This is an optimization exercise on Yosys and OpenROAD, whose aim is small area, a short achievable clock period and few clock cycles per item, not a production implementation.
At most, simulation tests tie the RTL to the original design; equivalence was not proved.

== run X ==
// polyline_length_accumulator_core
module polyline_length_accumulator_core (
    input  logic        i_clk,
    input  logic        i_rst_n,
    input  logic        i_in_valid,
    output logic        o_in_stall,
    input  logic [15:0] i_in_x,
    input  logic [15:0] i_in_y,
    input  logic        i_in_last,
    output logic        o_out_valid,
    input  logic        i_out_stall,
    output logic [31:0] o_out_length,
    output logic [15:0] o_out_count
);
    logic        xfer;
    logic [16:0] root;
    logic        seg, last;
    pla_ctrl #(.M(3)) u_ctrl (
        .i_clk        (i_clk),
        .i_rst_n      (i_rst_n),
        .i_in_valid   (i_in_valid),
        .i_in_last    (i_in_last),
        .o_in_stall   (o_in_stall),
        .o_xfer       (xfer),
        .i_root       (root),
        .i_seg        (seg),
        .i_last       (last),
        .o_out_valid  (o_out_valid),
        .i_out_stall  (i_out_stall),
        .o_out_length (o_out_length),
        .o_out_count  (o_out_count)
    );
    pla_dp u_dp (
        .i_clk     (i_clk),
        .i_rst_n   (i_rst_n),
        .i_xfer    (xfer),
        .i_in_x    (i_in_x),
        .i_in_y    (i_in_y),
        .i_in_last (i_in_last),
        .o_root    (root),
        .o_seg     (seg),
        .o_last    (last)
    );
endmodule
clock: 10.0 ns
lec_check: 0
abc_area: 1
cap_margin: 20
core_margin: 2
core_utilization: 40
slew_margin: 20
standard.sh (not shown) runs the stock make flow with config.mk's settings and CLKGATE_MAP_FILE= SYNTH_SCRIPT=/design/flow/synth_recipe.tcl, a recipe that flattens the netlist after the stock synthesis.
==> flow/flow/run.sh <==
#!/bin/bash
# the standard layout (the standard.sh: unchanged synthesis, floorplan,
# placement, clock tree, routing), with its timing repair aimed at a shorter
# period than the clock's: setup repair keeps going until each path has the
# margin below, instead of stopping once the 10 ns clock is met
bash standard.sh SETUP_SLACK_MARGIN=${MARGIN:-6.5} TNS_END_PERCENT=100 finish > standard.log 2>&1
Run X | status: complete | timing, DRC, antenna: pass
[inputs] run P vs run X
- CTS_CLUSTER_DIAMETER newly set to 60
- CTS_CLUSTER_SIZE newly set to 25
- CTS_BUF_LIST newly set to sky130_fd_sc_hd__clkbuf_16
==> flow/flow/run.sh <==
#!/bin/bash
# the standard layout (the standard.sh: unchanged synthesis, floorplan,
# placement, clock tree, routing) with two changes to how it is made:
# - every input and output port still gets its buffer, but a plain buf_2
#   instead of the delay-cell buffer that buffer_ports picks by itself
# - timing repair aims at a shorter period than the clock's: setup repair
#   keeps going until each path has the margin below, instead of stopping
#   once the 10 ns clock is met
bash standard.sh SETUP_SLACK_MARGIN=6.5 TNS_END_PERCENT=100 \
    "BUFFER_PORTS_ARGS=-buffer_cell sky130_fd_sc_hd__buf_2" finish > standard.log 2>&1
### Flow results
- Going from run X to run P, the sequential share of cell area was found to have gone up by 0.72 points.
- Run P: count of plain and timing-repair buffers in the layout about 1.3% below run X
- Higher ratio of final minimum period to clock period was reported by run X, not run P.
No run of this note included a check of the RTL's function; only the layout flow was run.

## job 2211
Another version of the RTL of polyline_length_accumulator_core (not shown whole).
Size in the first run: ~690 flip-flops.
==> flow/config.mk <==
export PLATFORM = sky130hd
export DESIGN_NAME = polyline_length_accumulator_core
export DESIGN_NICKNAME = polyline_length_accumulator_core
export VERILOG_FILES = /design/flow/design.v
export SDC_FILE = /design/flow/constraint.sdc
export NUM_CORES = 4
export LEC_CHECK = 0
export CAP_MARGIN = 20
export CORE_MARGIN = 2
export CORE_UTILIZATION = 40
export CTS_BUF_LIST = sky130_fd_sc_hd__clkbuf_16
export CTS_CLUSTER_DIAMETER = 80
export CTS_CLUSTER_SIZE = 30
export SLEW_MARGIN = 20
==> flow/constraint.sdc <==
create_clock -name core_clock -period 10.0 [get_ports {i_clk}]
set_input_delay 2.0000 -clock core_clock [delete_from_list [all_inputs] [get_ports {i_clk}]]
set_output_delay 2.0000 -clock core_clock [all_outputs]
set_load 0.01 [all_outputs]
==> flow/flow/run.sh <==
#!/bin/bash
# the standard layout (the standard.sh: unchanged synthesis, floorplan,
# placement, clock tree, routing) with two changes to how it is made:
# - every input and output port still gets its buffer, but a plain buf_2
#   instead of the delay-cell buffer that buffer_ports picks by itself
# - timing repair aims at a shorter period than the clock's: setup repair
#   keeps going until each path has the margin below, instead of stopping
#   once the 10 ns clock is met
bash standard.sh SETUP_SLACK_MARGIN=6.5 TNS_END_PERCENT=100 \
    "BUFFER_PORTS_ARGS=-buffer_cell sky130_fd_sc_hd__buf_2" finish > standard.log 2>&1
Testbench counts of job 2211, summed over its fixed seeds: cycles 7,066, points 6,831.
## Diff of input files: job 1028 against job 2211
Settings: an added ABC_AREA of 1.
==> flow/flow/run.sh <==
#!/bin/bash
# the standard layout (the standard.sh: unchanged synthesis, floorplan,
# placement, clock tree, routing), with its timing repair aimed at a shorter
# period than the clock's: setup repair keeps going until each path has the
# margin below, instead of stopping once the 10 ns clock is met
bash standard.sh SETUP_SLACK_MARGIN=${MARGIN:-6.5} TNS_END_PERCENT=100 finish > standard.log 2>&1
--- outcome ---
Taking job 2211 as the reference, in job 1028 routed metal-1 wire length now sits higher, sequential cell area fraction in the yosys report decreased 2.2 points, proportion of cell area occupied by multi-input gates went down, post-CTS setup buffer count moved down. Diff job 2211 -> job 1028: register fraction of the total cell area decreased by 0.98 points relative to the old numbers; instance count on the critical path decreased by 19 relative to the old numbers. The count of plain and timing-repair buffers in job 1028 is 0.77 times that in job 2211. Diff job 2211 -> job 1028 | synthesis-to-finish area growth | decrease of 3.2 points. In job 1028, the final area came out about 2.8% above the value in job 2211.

* * *

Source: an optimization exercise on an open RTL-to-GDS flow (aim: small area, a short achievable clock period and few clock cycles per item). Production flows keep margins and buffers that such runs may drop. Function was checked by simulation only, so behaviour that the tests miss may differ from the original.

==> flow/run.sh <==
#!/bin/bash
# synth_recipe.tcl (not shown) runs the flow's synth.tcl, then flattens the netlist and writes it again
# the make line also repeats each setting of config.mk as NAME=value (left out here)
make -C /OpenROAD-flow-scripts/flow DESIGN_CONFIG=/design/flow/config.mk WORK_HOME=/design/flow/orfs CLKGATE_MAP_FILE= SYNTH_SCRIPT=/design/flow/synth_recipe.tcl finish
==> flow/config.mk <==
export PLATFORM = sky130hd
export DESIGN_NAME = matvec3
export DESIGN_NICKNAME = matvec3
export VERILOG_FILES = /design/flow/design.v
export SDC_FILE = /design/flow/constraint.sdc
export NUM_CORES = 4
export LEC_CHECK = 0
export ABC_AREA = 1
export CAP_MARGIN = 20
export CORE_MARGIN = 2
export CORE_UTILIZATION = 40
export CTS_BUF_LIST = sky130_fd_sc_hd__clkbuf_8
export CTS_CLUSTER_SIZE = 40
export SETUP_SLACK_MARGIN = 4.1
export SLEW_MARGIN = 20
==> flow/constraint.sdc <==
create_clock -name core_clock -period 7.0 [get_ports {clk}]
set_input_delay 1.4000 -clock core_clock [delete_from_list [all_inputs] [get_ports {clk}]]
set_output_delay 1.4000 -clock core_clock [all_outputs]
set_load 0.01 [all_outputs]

= Task description =
Only lines that contain "netlist" are needed, so copy each of them from the data.

= Answer to the problem =
standard.sh (not shown) runs the stock make flow with config.mk's settings and CLKGATE_MAP_FILE= SYNTH_SCRIPT=/design/flow/synth_recipe.tcl, a recipe that flattens the netlist after the stock synthesis.
# synth_recipe.tcl (not shown) runs the flow's synth.tcl, then flattens the netlist and writes it again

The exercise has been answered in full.